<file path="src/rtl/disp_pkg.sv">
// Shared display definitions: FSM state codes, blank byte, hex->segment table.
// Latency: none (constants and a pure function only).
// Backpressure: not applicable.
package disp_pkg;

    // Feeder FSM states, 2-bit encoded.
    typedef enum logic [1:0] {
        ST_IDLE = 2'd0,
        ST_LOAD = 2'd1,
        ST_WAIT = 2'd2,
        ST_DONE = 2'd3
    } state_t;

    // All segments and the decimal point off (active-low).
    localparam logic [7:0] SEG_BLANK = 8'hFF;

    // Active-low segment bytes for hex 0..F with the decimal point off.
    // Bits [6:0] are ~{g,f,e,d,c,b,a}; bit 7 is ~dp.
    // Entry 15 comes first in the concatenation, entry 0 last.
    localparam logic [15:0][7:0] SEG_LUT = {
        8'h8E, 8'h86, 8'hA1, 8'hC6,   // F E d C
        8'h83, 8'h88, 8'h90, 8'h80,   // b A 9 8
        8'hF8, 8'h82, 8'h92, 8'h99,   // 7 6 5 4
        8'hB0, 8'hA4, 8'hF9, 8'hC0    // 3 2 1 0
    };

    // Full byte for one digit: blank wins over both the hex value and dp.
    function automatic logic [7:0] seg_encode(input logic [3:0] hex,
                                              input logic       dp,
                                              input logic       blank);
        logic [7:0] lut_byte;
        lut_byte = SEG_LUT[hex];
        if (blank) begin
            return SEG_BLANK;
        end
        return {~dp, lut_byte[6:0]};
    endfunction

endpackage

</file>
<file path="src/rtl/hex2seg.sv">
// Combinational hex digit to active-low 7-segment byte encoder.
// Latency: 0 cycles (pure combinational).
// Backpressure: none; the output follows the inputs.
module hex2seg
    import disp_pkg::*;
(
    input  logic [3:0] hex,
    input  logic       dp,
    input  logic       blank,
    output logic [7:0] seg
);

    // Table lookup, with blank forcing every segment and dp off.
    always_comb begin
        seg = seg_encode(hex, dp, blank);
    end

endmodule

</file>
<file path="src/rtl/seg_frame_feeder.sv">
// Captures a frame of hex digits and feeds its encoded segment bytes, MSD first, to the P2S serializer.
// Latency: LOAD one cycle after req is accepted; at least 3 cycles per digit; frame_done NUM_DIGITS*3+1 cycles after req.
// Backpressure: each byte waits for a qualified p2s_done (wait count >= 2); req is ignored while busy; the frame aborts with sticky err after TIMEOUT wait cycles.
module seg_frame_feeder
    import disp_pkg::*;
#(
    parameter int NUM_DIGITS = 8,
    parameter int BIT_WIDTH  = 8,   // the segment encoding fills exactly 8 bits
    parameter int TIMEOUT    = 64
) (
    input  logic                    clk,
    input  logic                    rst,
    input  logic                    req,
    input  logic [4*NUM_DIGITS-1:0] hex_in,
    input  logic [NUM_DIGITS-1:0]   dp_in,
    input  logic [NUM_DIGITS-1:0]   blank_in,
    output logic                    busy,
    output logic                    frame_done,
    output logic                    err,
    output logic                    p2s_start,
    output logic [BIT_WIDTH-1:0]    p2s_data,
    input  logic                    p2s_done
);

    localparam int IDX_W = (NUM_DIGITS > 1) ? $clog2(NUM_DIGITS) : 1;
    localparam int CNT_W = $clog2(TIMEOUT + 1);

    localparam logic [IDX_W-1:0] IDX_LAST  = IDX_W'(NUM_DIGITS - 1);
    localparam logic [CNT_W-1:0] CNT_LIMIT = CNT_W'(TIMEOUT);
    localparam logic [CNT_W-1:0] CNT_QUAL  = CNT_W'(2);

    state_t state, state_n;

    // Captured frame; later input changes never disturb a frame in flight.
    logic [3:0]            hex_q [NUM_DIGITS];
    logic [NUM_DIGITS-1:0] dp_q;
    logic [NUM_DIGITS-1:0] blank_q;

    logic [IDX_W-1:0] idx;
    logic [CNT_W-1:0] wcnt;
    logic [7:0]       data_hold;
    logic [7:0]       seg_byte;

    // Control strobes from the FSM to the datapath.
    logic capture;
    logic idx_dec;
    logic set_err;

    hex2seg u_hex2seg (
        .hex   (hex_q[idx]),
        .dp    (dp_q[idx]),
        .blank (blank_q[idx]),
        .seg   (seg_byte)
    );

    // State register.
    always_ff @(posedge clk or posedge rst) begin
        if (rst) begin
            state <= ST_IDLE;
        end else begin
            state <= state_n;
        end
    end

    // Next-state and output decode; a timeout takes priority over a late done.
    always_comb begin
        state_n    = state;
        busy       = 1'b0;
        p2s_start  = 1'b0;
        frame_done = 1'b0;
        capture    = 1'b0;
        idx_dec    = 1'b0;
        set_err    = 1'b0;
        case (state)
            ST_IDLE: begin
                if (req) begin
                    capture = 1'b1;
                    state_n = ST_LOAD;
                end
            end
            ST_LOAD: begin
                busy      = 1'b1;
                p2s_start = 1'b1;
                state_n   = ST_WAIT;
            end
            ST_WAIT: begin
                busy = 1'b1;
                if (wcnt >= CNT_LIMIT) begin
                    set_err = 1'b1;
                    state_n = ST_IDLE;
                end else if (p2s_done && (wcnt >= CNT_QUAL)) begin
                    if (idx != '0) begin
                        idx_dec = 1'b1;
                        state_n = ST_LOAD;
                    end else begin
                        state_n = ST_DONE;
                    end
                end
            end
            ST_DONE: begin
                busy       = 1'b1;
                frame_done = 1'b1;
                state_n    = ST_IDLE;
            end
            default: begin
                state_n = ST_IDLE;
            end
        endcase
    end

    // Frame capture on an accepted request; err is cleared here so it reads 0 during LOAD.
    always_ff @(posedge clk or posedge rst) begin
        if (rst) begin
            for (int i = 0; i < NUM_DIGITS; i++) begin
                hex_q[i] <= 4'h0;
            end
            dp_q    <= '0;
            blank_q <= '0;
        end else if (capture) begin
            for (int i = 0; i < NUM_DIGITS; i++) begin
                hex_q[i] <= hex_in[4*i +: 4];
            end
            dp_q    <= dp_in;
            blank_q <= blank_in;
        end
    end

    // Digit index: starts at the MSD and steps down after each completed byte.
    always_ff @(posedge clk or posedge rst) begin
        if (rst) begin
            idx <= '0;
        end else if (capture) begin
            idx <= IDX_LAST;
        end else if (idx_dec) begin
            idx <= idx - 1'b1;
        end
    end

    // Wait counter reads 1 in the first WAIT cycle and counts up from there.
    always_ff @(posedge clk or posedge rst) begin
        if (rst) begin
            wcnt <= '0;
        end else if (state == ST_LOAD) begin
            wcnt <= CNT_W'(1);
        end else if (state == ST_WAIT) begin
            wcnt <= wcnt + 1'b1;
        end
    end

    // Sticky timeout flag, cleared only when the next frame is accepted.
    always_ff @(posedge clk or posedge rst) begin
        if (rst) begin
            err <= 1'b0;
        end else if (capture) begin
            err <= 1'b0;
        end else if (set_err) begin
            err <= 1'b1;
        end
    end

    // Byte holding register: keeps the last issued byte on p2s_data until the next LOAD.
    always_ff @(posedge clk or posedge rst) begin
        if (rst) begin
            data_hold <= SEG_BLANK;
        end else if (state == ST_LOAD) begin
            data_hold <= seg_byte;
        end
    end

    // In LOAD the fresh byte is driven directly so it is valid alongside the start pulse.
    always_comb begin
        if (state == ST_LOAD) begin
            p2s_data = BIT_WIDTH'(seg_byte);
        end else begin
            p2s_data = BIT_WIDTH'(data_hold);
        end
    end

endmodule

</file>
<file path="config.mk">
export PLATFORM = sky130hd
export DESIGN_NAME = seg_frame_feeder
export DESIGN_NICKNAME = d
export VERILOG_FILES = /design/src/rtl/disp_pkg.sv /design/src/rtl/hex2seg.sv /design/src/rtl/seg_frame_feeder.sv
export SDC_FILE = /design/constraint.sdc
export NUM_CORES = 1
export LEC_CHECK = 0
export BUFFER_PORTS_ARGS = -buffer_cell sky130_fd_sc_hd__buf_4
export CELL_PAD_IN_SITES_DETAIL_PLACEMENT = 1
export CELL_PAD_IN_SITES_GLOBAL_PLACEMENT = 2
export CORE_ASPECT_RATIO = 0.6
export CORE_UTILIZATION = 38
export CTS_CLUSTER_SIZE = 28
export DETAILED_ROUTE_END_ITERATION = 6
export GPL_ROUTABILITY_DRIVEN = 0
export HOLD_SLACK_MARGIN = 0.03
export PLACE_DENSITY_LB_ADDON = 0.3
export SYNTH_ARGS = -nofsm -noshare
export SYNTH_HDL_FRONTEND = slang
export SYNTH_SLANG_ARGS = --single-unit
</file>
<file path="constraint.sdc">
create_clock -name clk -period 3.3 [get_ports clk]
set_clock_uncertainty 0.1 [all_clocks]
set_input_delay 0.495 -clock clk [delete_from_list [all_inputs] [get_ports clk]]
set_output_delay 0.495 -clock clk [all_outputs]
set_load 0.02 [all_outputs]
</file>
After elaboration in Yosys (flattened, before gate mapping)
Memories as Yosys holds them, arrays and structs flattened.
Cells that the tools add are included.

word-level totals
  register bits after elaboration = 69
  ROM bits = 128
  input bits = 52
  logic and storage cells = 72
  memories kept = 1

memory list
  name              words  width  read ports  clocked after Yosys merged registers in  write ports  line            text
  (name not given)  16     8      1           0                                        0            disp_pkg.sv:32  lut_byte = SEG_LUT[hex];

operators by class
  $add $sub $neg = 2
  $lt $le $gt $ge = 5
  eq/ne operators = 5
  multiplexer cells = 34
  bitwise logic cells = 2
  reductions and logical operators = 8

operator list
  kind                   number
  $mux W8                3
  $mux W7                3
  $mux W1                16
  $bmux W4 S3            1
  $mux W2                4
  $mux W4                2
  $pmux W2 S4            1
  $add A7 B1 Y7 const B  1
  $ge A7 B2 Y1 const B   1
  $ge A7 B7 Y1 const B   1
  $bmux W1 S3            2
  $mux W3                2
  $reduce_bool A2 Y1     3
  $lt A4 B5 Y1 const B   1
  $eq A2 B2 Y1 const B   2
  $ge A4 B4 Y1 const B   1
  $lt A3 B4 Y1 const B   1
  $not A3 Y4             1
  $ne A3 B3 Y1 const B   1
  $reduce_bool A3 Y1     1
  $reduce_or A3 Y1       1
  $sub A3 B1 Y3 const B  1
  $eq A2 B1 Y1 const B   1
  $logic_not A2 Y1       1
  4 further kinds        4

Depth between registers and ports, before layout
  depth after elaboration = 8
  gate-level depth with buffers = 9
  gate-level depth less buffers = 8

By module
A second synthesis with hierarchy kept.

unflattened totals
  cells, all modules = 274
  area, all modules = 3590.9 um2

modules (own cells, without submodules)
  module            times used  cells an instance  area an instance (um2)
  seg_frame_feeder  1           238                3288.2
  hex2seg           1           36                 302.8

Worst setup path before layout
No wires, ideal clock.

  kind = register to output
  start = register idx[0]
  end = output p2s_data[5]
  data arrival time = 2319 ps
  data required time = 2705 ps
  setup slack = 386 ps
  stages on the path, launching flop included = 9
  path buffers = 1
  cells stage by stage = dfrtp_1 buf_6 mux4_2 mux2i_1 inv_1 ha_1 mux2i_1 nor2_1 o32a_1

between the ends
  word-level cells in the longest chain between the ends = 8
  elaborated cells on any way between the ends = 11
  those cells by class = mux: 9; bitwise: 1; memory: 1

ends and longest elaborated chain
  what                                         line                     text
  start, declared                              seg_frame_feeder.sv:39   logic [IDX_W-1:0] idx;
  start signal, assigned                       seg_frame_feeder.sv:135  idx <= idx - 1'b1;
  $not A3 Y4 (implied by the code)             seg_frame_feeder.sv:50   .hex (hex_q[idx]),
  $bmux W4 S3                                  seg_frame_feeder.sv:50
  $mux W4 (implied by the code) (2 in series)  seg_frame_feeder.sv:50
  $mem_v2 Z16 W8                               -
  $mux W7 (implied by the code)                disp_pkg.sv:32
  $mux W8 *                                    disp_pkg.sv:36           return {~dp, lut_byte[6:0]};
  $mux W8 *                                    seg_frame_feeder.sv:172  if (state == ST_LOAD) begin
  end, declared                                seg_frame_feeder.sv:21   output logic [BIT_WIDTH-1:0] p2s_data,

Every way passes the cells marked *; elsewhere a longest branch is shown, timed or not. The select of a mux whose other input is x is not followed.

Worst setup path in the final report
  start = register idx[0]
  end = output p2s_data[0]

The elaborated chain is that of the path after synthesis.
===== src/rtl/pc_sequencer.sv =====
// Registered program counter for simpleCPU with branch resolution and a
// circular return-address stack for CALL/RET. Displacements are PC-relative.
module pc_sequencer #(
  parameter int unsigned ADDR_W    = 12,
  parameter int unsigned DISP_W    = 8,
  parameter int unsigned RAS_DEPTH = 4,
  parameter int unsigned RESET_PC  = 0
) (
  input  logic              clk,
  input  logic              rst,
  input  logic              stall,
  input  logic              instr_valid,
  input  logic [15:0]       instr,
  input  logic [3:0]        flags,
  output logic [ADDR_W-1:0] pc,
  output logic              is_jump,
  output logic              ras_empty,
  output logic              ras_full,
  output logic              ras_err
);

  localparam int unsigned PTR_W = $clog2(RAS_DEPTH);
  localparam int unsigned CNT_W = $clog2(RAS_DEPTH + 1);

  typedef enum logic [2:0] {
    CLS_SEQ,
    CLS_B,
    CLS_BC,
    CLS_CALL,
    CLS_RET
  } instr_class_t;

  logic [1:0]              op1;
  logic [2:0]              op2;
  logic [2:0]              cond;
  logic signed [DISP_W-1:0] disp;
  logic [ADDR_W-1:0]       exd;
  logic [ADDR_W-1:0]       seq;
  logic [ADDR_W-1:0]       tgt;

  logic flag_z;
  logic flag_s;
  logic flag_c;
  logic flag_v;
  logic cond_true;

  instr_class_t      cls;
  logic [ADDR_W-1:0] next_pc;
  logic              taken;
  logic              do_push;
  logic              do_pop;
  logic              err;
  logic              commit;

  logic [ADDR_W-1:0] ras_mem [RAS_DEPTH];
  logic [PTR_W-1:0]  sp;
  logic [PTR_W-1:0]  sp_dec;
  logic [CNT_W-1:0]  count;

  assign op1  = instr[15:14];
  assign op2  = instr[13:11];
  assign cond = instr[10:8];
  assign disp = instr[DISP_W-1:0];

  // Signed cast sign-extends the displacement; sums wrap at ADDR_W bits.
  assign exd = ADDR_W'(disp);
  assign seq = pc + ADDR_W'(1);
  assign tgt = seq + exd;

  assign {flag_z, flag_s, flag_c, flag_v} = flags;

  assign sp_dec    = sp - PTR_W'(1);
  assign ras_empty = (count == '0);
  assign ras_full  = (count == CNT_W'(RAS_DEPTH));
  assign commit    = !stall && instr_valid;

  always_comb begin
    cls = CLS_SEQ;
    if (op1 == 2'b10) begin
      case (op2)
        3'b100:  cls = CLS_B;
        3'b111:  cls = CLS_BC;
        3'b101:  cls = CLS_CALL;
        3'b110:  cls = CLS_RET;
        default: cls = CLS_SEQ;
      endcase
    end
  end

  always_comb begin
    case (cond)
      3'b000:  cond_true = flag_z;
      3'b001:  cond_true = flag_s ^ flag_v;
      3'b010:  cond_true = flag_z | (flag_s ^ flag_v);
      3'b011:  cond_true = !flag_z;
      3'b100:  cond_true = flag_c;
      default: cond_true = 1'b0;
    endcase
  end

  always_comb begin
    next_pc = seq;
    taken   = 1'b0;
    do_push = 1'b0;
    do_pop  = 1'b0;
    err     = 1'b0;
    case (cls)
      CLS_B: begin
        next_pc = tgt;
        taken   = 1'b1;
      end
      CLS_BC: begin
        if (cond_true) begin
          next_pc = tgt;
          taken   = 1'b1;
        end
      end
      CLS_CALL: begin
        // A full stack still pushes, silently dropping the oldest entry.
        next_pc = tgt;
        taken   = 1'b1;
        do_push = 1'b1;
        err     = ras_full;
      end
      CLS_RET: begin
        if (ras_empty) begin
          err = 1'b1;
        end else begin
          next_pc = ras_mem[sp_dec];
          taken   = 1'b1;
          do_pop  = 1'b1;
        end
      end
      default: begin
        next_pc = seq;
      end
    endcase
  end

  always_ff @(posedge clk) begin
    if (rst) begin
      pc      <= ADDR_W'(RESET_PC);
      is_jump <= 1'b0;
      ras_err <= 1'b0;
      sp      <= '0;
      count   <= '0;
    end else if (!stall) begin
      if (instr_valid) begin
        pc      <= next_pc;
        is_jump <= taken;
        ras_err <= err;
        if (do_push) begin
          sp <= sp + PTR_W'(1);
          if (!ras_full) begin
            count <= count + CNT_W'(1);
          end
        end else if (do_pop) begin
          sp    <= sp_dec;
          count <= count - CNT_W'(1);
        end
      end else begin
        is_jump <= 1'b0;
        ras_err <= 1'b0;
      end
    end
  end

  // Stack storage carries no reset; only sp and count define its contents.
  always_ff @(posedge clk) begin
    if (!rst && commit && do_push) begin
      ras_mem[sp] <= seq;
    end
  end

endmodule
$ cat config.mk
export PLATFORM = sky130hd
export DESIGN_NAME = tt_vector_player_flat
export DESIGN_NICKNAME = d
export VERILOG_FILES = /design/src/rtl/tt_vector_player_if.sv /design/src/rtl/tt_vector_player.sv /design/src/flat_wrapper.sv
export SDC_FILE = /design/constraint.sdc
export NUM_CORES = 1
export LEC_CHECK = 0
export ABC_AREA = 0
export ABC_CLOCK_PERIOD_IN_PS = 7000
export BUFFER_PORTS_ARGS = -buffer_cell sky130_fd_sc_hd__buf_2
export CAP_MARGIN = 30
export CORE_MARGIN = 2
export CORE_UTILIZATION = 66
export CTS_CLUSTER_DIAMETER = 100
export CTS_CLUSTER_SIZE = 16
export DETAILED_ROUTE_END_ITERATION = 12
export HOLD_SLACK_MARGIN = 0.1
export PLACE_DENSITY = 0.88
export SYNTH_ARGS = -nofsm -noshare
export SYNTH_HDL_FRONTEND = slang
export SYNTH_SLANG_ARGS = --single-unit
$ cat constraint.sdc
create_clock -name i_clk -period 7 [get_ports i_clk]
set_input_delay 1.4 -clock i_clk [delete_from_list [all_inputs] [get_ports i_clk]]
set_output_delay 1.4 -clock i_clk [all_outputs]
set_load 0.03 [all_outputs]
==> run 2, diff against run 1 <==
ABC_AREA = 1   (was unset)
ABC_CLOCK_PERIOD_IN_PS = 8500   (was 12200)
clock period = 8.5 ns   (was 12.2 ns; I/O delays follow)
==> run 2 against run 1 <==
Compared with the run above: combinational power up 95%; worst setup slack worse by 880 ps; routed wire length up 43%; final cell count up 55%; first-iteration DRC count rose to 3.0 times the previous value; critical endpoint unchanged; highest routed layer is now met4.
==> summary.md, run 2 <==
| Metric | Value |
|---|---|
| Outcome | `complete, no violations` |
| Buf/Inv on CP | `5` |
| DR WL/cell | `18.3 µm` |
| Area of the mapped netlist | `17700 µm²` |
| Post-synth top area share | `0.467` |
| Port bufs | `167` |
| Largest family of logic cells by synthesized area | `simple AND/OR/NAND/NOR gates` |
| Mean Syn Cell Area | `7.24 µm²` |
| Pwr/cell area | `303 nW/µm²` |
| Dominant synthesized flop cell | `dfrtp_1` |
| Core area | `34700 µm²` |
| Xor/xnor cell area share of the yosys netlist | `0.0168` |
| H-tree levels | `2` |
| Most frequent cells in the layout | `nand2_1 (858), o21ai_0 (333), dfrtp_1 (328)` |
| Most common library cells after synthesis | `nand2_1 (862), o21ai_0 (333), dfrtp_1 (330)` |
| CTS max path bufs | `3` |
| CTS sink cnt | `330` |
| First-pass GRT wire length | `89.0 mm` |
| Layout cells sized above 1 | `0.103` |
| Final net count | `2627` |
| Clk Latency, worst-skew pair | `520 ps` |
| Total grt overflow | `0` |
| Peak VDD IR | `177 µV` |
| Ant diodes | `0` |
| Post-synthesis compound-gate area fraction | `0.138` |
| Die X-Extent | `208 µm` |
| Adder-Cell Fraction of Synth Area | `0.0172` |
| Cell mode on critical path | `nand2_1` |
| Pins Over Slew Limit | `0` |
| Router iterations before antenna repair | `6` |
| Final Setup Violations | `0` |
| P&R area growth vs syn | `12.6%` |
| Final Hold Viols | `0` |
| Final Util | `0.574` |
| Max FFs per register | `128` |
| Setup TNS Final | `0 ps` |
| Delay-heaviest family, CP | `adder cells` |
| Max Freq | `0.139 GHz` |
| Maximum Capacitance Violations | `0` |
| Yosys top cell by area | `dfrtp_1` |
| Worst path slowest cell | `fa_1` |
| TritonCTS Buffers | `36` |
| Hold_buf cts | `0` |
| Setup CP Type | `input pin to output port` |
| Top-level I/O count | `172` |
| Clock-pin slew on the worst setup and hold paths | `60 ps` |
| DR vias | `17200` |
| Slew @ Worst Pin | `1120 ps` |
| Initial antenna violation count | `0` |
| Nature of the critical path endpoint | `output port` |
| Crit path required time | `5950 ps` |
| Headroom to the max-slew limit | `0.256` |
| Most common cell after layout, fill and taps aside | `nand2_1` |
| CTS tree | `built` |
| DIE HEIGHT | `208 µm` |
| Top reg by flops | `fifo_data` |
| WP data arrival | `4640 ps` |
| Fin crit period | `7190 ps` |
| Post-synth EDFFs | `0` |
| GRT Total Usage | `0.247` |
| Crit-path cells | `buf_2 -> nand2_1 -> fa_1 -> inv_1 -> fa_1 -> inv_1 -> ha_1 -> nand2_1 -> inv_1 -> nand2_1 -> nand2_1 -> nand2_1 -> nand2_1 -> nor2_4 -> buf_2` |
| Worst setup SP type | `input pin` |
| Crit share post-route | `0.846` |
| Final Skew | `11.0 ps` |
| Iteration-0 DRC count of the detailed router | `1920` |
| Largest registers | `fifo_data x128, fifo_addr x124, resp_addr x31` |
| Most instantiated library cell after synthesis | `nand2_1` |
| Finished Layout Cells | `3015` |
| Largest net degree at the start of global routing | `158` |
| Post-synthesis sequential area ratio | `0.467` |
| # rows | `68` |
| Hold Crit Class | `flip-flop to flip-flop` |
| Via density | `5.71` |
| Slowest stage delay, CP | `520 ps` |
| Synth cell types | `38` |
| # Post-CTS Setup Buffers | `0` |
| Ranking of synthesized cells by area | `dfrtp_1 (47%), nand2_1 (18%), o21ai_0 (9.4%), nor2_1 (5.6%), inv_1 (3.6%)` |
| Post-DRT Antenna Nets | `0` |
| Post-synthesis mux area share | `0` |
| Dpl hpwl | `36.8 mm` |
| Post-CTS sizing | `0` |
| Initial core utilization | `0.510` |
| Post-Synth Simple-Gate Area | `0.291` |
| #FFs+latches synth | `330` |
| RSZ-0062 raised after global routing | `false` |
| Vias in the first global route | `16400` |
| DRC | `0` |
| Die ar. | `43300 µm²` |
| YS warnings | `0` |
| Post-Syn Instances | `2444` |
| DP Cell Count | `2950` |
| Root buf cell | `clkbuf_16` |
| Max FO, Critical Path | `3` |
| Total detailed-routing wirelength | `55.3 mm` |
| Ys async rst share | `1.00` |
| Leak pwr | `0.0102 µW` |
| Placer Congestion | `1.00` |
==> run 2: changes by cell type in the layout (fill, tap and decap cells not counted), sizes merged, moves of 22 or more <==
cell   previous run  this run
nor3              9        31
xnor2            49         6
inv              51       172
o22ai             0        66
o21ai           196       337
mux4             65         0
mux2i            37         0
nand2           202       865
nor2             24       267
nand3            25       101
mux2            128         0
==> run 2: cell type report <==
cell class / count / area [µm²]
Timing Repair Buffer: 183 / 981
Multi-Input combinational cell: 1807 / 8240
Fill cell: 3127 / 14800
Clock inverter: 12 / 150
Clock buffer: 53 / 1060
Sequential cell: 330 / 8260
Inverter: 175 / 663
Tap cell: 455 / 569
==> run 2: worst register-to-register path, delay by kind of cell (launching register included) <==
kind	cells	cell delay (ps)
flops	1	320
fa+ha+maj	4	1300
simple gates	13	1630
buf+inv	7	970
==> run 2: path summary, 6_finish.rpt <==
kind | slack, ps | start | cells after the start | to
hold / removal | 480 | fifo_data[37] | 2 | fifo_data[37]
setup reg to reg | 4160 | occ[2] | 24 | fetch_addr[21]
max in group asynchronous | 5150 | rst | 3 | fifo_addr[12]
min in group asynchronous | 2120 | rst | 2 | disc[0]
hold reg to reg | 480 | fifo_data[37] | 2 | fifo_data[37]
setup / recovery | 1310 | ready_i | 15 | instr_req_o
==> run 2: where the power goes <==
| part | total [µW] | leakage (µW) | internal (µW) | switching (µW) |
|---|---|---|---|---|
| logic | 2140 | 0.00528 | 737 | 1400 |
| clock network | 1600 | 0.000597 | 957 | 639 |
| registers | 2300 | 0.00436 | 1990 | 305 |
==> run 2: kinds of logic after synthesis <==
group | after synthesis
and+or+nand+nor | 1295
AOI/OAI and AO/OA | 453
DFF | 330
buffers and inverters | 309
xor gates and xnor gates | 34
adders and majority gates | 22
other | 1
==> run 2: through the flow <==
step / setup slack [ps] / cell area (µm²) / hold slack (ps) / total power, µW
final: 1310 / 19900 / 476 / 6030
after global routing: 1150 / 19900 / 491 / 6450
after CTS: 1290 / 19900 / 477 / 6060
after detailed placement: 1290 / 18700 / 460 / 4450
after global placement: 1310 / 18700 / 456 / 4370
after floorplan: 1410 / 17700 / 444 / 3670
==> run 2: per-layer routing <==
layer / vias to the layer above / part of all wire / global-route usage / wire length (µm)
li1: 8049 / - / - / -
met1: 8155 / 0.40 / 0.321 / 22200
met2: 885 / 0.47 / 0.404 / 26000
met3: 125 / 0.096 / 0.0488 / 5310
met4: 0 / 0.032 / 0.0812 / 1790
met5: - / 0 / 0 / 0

Exercise.
Taking the lines above, repeat exactly those from the line that contains "run 2, diff" through the line that contains "Port bufs |", and both of those lines as well. Include nothing else.

Exercise answer.
==> run 2, diff against run 1 <==
ABC_AREA = 1   (was unset)
ABC_CLOCK_PERIOD_IN_PS = 8500   (was 12200)
clock period = 8.5 ns   (was 12.2 ns; I/O delays follow)
==> run 2 against run 1 <==
Compared with the run above: combinational power up 95%; worst setup slack worse by 880 ps; routed wire length up 43%; final cell count up 55%; first-iteration DRC count rose to 3.0 times the previous value; critical endpoint unchanged; highest routed layer is now met4.
==> summary.md, run 2 <==
| Metric | Value |
|---|---|
| Outcome | `complete, no violations` |
| Buf/Inv on CP | `5` |
| DR WL/cell | `18.3 µm` |
| Area of the mapped netlist | `17700 µm²` |
| Post-synth top area share | `0.467` |
| Port bufs | `167` |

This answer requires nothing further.